As CFO has reported, the Securities and Exchange Commission has grown vigilant in recent years about enforcing rules governing companies’ public use of non-GAAP financial metrics such as “adjusted earnings.”
The SEC’s concern is that deviating from the official GAAP definition of earnings — such as in earnings calls and press releases — can mislead investors as to a company’s true performance and value. That’s why, where companies report non-GAAP numbers, they’re required under Regulation G to reconcile them to the most closely comparable GAAP numbers.
Regulation G does not, however, require companies to provide such reconciliation in the Compensation Discussion & Analysis (CD&A) section of companies’ annual proxy statements, which is supposed to provide the rationale for executive compensation plans.

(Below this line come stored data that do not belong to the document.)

Background: an optimization exercise with open tools, aiming at small area, a short achievable clock period and few clock cycles. Do not read the settings as production practice.
Where RTL was checked, it was by simulation tests only, not by an equivalence proof against the original.
Power figures rest on the tool's default switching activity, not on a simulated workload.

// lmp_decoder
module lmp_decoder (
    input             clk,
    input             rst,         
    input             ev_valid,
    output            ev_ready,
    input      [1:0]  ev_kind,     
    input      [31:0] ev_time,
    output reg        res_valid,
    output reg [3:0]  res_err,     
    output     [32:0] res_period,
    output     [63:0] res_freq,
    output     [15:0] res_nbits,
    output     [3:0]  res_nbytes,
    output     [63:0] res_bytes
);
    localparam E_OK = 4'd0, E_ASYM = 4'd7, E_EMPTY = 4'd8, E_FRAMING = 4'd9;
    reg hold;
    assign ev_ready = ~hold;
    reg        s1_v;
    reg [1:0]  s1_k;
    reg [31:0] s1_t;
    wire take = ev_valid & ~hold;
    always @(posedge clk) begin
        s1_v <= take & ~rst;
        s1_k <= ev_kind;
        s1_t <= ev_kind[0] ? ~ev_time : ev_time;    
    end
    wire        p_v, p_first, p_rb0, p_close, p_asym, p_empty, p0_now;
    wire [31:0] p_w;
    lmp_edge_pairer u_pair (
        .clk    (clk),
        .rst    (rst),
        .ev_v   (s1_v),
        .ev_k   (s1_k),
        .ev_t   (s1_t),
        .p_v    (p_v),
        .p_w    (p_w),
        .p_first(p_first),
        .p_rb0  (p_rb0),
        .p_close(p_close),
        .p_asym (p_asym),
        .p_empty(p_empty),
        .p0_now (p0_now)
    );
    reg  [31:0] f0;
    reg  [32:0] d_d;
    reg         d_first, d_pulse, d_rb0;
    wire [32:0] dsum;
    lmp_add #(.W(33)) u_dsub (
        .a  ({1'b0, p_w}),
        .b  (~{1'b0, f0}),
        .cin(1'b1),
        .s  (dsum));
    always @(posedge clk) begin
        d_d   <= dsum;
        d_rb0 <= p_rb0;
    end
    wire        is_bit, bit_val, bad;
    lmp_classify u_cls (
        .d      (d_d),
        .f0     (f0),
        .rb_zero(d_rb0),
        .is_bit (is_bit),
        .bit_val(bit_val),
        .bad    (bad)
    );
  ...
For scale: about 2,200 cells after synthesis, roughly 480 flip-flops, ~220 I/O pins, roughly 0.023 mm² of cells after synthesis.
clock: 8.0 ns
lec_check: 0
cap_margin: 20
core_margin: 2
core_utilization: 40
place_density: 0.6
setup_slack_margin: 5
slew_margin: 20
standard.sh (not shown) runs the stock make flow with config.mk's settings and CLKGATE_MAP_FILE= SYNTH_SCRIPT=/design/flow/synth_recipe.tcl, a recipe that flattens the netlist after the stock synthesis.
==> flow/flow/run.sh <==
#!/bin/bash
# Standard layout, with plain buf_1 cells as the port buffers instead of the
# delay buffers buffer_ports picks by default, and clock tree synthesis
# without dummy loads.
set -euo pipefail
export BUFFER_PORTS_ARGS="-buffer_cell sky130_fd_sc_hd__buf_1"
export CTS_ARGS="-sink_clustering_enable -repair_clock_nets -sink_clustering_size 12 -sink_clustering_max_diameter 60 -buf_list sky130_fd_sc_hd__clkbuf_8 -dont_use_dummy_load"
bash standard.sh > standard.log 2>&1
The first run produced a clean layout.
Testbench counts at the start, summed over its fixed seeds: cycles 30,458.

Now, the Council of Institutional Investors (CII), whose members collectively manage some $4 trillion in assets, is pushing the SEC to require additional disclosure from companies that base executive compensation at least partly on non-GAAP performance measures.
In an April 29 petition, CII told the commission that “[e]xcluding CD&A disclosures on compensation targets from the Regulation G requirements results in CD&A references to non-GAAP financials that are not always clear and may mislead investors.”
The SEC “should fix this anomaly in its guidance on the use of non-GAAP financials,” CII urged.
The petition cited research by Robert Pozen, a senior lecturer at the MIT Sloan School of Management, finding that in 2016, 28 companies in the S&P 500 reported non-GAAP metrics showing substantial profits, “even though their GAAP earnings were actually losses.”
Pozen also found that 37 other companies reported adjusted earnings that were more than 100% higher than their GAAP earnings.
Those findings from 2016 “continued patterns from prior years,” the petition noted. In 2015, for example, two-thirds of the companies in the S&P 500 index reported adjusted earnings exceeding their GAAP income.
After analyzing the proxy statements of those companies, Pozen and co-author S.P. Kothari concluded in a Harvard Business Review article that with respect to CEO pay, “adjusted earnings or adjusted operating cash flow determined at least 40% of either annual cash bonuses or long-term stock awards, or both.”
CII noted that while it has not conducted a comprehensive study of 2018-19 proxy statements, “[w]e see continuing opportunities for better disclosures about the use of non-GAAP measures related to performance targets.”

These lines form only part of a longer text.